I remember my first tech conference was Advanced Tech Fest. Everything outside of the Sunday sessions had to be earned. TCA had a bunch of tickets for students, so to earn one, you had to send a 2 minute Loom video about why you felt you deserved to go. Basically everyone got to go, but it still made you feel like hot shit to be “accepted” and make up a reason to skip school for 3 days.
Jason told us, “A conference isn’t about the talks. You can learn anything you want on the internet. Watch those talks on YouTube later. A conference is for networking.”
In a convention hall filled with tech people wearing lanyards and suits, trying to raise money for their startup or hire or invest or make a name for themselves, TCA let loose 100 teenagers who looked like a bunch of chipmunks in trench coats.

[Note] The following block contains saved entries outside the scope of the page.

This is an optimization exercise on Yosys and OpenROAD, whose aim is small area and a short achievable clock period, not a production implementation. Only simulation tests tie the RTL to the original design; equivalence was not proved. Power figures rest on the tool's default switching activity, not on a simulated workload.

==> flow/design.v (excerpt) <==
module my_fir
#(parameter F=10)
(
input logic                clk,
input logic                rst,
input logic signed  [15:0] filter_in,
output logic signed [31:0] filter_out
    );
logic signed [15:0] d [0:15];
logic r0_1971;
logic r0_1972;
logic r0_1973;
logic r0_1974;
logic r0_1975;
logic r0_1976;
logic r0_1977;
logic r0_1978;
logic r0_1979;
logic r0_1980;
logic r0_1981;
logic r0_1982;
logic r0_1983;
logic r0_1984;
logic r0_1985;
logic r0_1986;
logic r0_1987;
logic r0_1988;
logic r0_1989;
logic r0_1990;
logic r0_1991;
logic r0_1992;
logic r0_1993;
logic r0_1994;
logic r0_1995;
logic r0_1996;
logic r0_1997;
logic r0_1998;
logic r0_1999;
logic r0_2000;
logic r0_2001;
logic r0_2002;
logic r0_2003;
logic r0_2004;
logic r0_2005;
logic r0_2006;
logic r0_2007;
logic r0_2008;
logic r0_2009;
logic r0_2010;
logic r0_2011;
logic r0_2012;
logic r0_2013;
logic r0_2014;
logic r0_2015;
logic r0_2016;
logic r0_2017;
logic r0_2018;
logic r0_2019;
logic r0_2020;
logic r0_2021;
logic r0_2022;
logic r0_2023;
logic r0_2024;
logic r0_2025;
logic r0_2026;
logic r0_2027;
logic r0_2028;
logic r0_2029;
logic r0_2030;
logic r0_2031;
logic r0_2032;
logic r0_2033;
logic r0_2034;
logic r0_2035;
logic r0_2036;
logic r0_2037;
logic r0_2038;
logic r0_2039;
logic r0_2040;
logic r0_2041;
logic r0_2042;
logic r0_2043;
logic r0_2044;
logic r0_2045;
logic r0_2046;
logic r0_2047;
logic r0_2048;
logic r0_2049;
logic r0_2050;
logic r0_2051;
logic r0_2052;
logic r0_2053;
logic r0_2054;
logic r0_2055;
logic r0_2056;
logic r0_2057;
logic r0_2058;
logic r0_2059;
logic r0_2060;
logic r0_2061;
logic r0_2062;
logic r0_2063;
logic r0_2064;
logic r0_2065;
logic r0_2066;
logic r0_2067;
logic r0_2068;
logic r0_2069;
logic r0_2070;
logic r0_2071;
logic r0_2072;
logic r0_2073;
logic r0_2074;
  ...
==> flow/config.mk <==
export PLATFORM = sky130hd
export DESIGN_NAME = my_fir
export DESIGN_NICKNAME = my_fir
export VERILOG_FILES = /design/flow/design.v
export SDC_FILE = /design/flow/constraint.sdc
export NUM_CORES = 4
export LEC_CHECK = 0
export ABC_CLOCK_PERIOD_IN_PS = 2600
export CAP_MARGIN = 20
export CORE_MARGIN = 2
export CORE_UTILIZATION = 60
export CTS_CLUSTER_DIAMETER = 110
export CTS_CLUSTER_SIZE = 28
export PLACE_DENSITY = 0.75
export SETUP_SLACK_MARGIN = 3.95
export SLEW_MARGIN = 20
export SYNTH_HIERARCHICAL = 1
==> flow/constraint.sdc <==
create_clock -name core_clock -period 6.5 [get_ports {clk}]
set_input_delay 1.3000 -clock core_clock [delete_from_list [all_inputs] [get_ports {clk}]]
set_output_delay 1.3000 -clock core_clock [all_outputs]
set_load 0.01 [all_outputs]
standard.sh (not shown) runs the stock make flow with config.mk's settings and CLKGATE_MAP_FILE= SYNTH_SCRIPT=/design/flow/synth_recipe.tcl, a recipe that flattens the netlist after the stock synthesis.
==> flow/flow/run.sh <==
#!/bin/bash
# Standard layout, but the port buffers inserted before placement are plain
# buffers (buf_2) instead of the resizer's default delay cell; everything
# else is the standard flow (standard.sh).
export BUFFER_PORTS_ARGS="-buffer_cell sky130_fd_sc_hd__buf_2"
bash standard.sh > standard.log 2>&1
status=$?
cp standard.sh my_standard_copy.sh.txt 2>/dev/null
exit $status
The baseline ran to the end with no violations.
Source: an optimization exercise on an open RTL-to-GDS flow (aim: small area). Production flows keep margins and buffers that such runs may drop.
In this exercise RTL edits were held to simulation tests only and were not proved equivalent to the original.
No activity file was given, so power comes from the tool's default toggle rates.

## pepper
## top_level
module top_level(
    input  wire clk,
    input  wire [3:0]  button,
    input  wire [17:0] SW,
    output wire [6:0]  HEX0, HEX1, HEX2, HEX3, HEX4, HEX5, HEX6, HEX7
);
==> module year16k, before the edit <==
module year16k(
    input  wire clk, rst_n,
    input  wire inc, dec,
    output reg [3:0] l1, l0,
    output reg [3:0] e1, e0,
    output reg r,
    output wire leap,
    output wire [3:0] y3, y2
);
    function [3:0] ti(input [3:0] q); ti = {q[0] & (q[3] | q[2] & q[1]), q[0] & q[1], q[0] & ~q[3], 1'b1}; endfunction
    function [3:0] td(input [3:0] q); td = {~q[0] & ~q[1] & ~q[2], ~q[0] & ~q[1] & (q[2] | q[3]), ~q[0] & (q[1] | q[2] | q[3]), 1'b1}; endfunction
    wire a9 = l0[3] & l0[0], a0 = ~l0[3] & ~l0[2] & ~l0[1] & ~l0[0];
    wire b9 = l1[3] & l1[0], b0 = ~l1[3] & ~l1[2] & ~l1[1] & ~l1[0];
    wire c9 = e0[3] & e0[0], c0 = ~e0[3] & ~e0[2] & ~e0[1] & ~e0[0];
    wire f9 = e1[3] & e1[0], f0 = ~e1[3] & ~e1[2] & ~e1[1] & ~e1[0];
    wire l00 = a0 & b0, l99 = a9 & b9;
    wire l_div4 = ~l0[0] & (l1[0] ^ ~l0[1]);
    wire e_div4 = ~e0[0] & (e1[0] ^ ~e0[1]);
    assign leap = l00 ? e_div4 : l_div4;
    wire ei = inc & l99, ed = dec & l00;
    wire hi = e1[3] | e1[2];                  
    wire up01 = ei & ~r & c9 & f9;
    wire dn10 = ed & r & e1[2] & ~e0[2] & e0[1] & ~e0[0];
    wire wmax = inc & r & ~e1[2] & e1[1] & e1[0] & e0[2] & ~e0[1] & e0[0] & l1[3] & ~l1[0] & ~l0[2] & l0[1] & l0[0];
    wire wmin = dec & ~r & c0 & f0 & l00;
    always @(posedge clk or negedge rst_n) begin
        if (!rst_n) begin
            l1 <= 4'd0; l0 <= 4'd0; e1 <= 4'd2; e0 <= 4'd0; r <= 1'b0;
        end else begin
            l0 <= l0 ^ ({4{inc}} & ti(l0) | {4{dec}} & td(l0)) ^ {wmin, wmax, wmin, 1'b0};
            l1 <= l1 ^ ({4{inc & a9}} & ti(l1) | {4{dec & a0}} & td(l1)) ^ {wmax, 2'b00, wmin};
            e0 <= e0 ^ ({4{ei}} & ti(e0) | {4{ed}} & td(e0))
                     ^ {wmin | dn10, wmax | wmin, up01, wmax};
            e1 <= e1 ^ ({4{ei & c9}} & ti(e1) | {4{ed & c0}} & td(e1))
                     ^ {wmin | dn10, up01 | dn10, wmax | wmin | up01 | dn10, wmax | up01};
            r  <= r ^ up01 ^ dn10 ^ wmax ^ wmin;
        end
    end
    assign y3 = (r & hi) ? 4'd9 : e1;
    assign y2 = (r & hi) ? 4'd9 : e0;
endmodule
export LEC_CHECK = 0
export ABC_AREA = 1
export CAP_MARGIN = 20
export CORE_MARGIN = 2
export CORE_UTILIZATION = 40
export SLEW_MARGIN = 20
create_clock -name core_clock -period 15.0 [get_ports {clk}]
standard.sh (not shown) runs the stock make flow with config.mk's settings and CLKGATE_MAP_FILE= SYNTH_SCRIPT=/design/flow/synth_recipe.tcl, a recipe that flattens the netlist after the stock synthesis.
==> flow/flow/run.sh <==
#!/bin/bash
# Layout flow: the standard flow (standard.sh) with these changes
#  - synthesis maps the logic with an area-oriented ABC script (flow/area.abc),
#    run as 48 parallel trials (16 seeds; nothing, &synch2 or &syn3 first),
#    keeping the smallest (see flow/synth.tcl),
#    and without extracting half/full adder cells (ADDER_MAP_FILE empty);
#  - ports are buffered with buf_1 cells, and so are the outputs that
#    synthesis finds equal to another output (MIN_BUF_CELL_AND_PORTS);
#  - the clock tree is built from clkbuf_4 cells, without dummy loads.
# Each tool's output goes to the ORFS logs under orfs/logs; the make output
# to flow.log.
set -euo pipefail
export FLOW_WORK=$PWD
export FLOW_ABC_SCRIPT=$PWD/flow/area.abc
export FLOW_ABC_SEEDS="1 2 3 4 5 6 7 8 9 10 11 12 13 14 15 16"
export FLOW_ABC_PRE="{} &synch2 &syn3"
bash standard.sh \
  SYNTH_SCRIPT=$PWD/flow/synth.tcl \
  ADDER_MAP_FILE= \
  "MIN_BUF_CELL_AND_PORTS=sky130_fd_sc_hd__buf_1 A X" \
  "BUFFER_PORTS_ARGS=-buffer_cell sky130_fd_sc_hd__buf_1" \
  "CTS_ARGS=-sink_clustering_enable -repair_clock_nets -buf_list sky130_fd_sc_hd__clkbuf_4 -dont_use_dummy_load" \
  finish > flow.log 2>&1
Other scripts of this flow, unchanged in this note and not shown: flow/flow/area.abc, flow/flow/synth.tcl
Setup changes, pepper to violet
==> flow/design.v, changed modules only <==
module year16k(
    input  wire clk, rst_n,
    input  wire inc, dec,
    output reg [3:0] l1, l0,
    output reg [3:0] e1, e0,
    output reg r,
    output wire leap,
    output wire [3:0] y3, y2
);
    function [3:0] ti(input [3:0] q); ti = {q[0] & (q[3] | q[2] & q[1]), q[0] & q[1], q[0] & ~q[3], 1'b1}; endfunction
    function [3:0] td(input [3:0] q); td = {~q[0] & ~q[1] & ~q[2], ~q[0] & ~q[1] & (q[2] | q[3]), ~q[0] & (q[1] | q[2] | q[3]), 1'b1}; endfunction
    wire a9 = l0[3] & l0[0], a0 = ~l0[3] & ~l0[2] & ~l0[1] & ~l0[0];
    wire b9 = l1[3] & l1[0], b0 = ~l1[3] & ~l1[2] & ~l1[1] & ~l1[0];
    wire c9 = e0[3] & e0[0], c0 = ~e0[3] & ~e0[2] & ~e0[1] & ~e0[0];
    wire f9 = e1[3] & e1[0], f0 = ~e1[3] & ~e1[2] & ~e1[1] & ~e1[0];
    wire l00 = a0 & b0, l99 = a9 & b9;
    wire l_div4 = ~l0[0] & (l1[0] ^ ~l0[1]);
    wire e_div4 = ~e0[0] & (e1[0] ^ ~e0[1]);
    assign leap = l00 ? e_div4 : l_div4;
    wire ei = inc & l99, ed = dec & l00;
    wire wmax = inc & r & e1[2] & e1[1] & e0[1] & e0[0] & l1[3] & ~l1[0] & ~l0[2] & l0[1] & l0[0];
    wire wmin = dec & ~r & c0 & f0 & l00;
    always @(posedge clk or negedge rst_n) begin
        if (!rst_n) begin
            l1 <= 4'd0; l0 <= 4'd0; e1 <= 4'd2; e0 <= 4'd0; r <= 1'b0;
        end else begin
            l0 <= l0 ^ ({4{inc}} & ti(l0) | {4{dec}} & td(l0)) ^ {wmin, wmax, wmin, 1'b0};
            l1 <= l1 ^ ({4{inc & a9}} & ti(l1) | {4{dec & a0}} & td(l1)) ^ {wmax, 2'b00, wmin};
            e0 <= e0 ^ ({4{ei}} & ti(e0) | {4{ed}} & td(e0)) ^ {wmin, 1'b0, wmax | wmin, wmax};
            e1 <= e1 ^ ({4{ei & c9}} & ti(e1) | {4{ed & c0}} & td(e1)) ^ {wmin, wmax | wmin, wmax | wmin, wmin};
            r  <= r ^ (ei & c9 & f9) ^ (ed & c0 & f0) ^ wmax;
        end
    end
    wire lt28 = ~e1[2] & (~e1[1] | (~e1[0] & ~e0[3]));
    wire bor = ~e0[3];
    wire [3:0] o28 = bor ? e0 + 4'd2 : {3'b000, e0[0]};
    wire [3:0] t28 = e1 - 4'd2 - {3'b000, bor};
    assign y3 = ~r ? e1 : lt28 ? 4'd9 : t28;
    assign y2 = ~r ? e0 : lt28 ? 4'd9 : o28;
endmodule
Findings:
violet | stages: all done | timing, DRC, antenna: all pass
Area overhead of the layout relative to synthesis: violet < pepper
Of pepper and violet, the run reporting the higher global-route usage was pepper.
In the tables for pepper and violet, met1 wire length reads lower with pepper.
Delta(final critical-path required period, violet - pepper) < 0
Diff pepper..violet | die area | negligible
Re proportion of power drawn by combinational gates: pepper and violet aren't equal, and the lower value belongs to violet.

==> port drivers added, routing unchanged <==
Ports are ideal in the flow. The routed layouts listed here were re-timed in OpenROAD. Step 1, drivers: a clkbuf_16 drives clk and a buf_2 each remaining input, both assumed. Step 2 also shifts input and output timing later by t, the mid clock arrival at the registers, as if the neighbouring blocks saw the same clock. Slacks: ideal ports / drivers / drivers and shift; pairs: ideal ports / drivers.
run	shift t [ns]	slack for setup (ns)	worst hold slack (ns)	worst data-port slew with drivers (ns)
pepper	0.504	6.402 / 6.376 / 6.376	0.362 / 0.362 / 0.362	0.03
violet	0.512	6.527 / 6.505 / 6.505	0.353 / 0.353 / 0.353	0.04
After both steps every run listed still meets setup and hold. The setup slack of pepper, which loses most, moves by -0.026 ns with the drivers and by -0.026 ns with both steps.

TCA had a second year program filled with kids who’d already done The Process and come out better for it. A bunch of them were speaking at this conference and people would mob them afterwards, bewildered that a 14 year old could know anything about augmented reality.
But I was a nobody, and the only adults I talked to were my teachers and parents. So me and all the other new TCA kids just hung out with each other, trying to avoid the scary well-dressed adults.
Then Jason came in to throw us into the deep end again. He’d come into our circle, break it up, tap each of us on the shoulder, point at someone and say “Go.”
The 10 second walk over to a random stranger had my stomach doing backflips. But once I said “Hi I’m Aadil, nice to meet you”, the jitters were mostly off. I did that again and again over the course of 3 days. It never got any less scary, but I didn’t die and people were fairly interested in talking to me, probably on account of me being 16 years old in an environment no 16 year old should be in. But Jason’s shove was effective. I felt better off after the exposure therapy, and learned lots about tech, myself, and the world that week.
A few months later, I threw myself off the deep end willingly.
Dive deeper
“You should only join Velocity if you’re willing to make TCA your number one priority”, Jason told us.
Velocity was like the inner ring of TCA. After 4 months, many of us realized it wasn’t so much of a tech and science after-school program as it was an “everything you thought you knew about the world is wrong” program. Some of us even joked that it was a cult.
Joining Velocity meant getting assigned a set of special tasks to further your development and showing up for sessions an hour early to discuss your progress with everyone in Velocity. Those special tasks were:
studying the “Person of the Week”, anyone from Chamath Palihapitiya to Paul Graham to Socrates
embodying the “Mindset of the Week” like “high standards”, “boss mentality”, or “seeking discomfort”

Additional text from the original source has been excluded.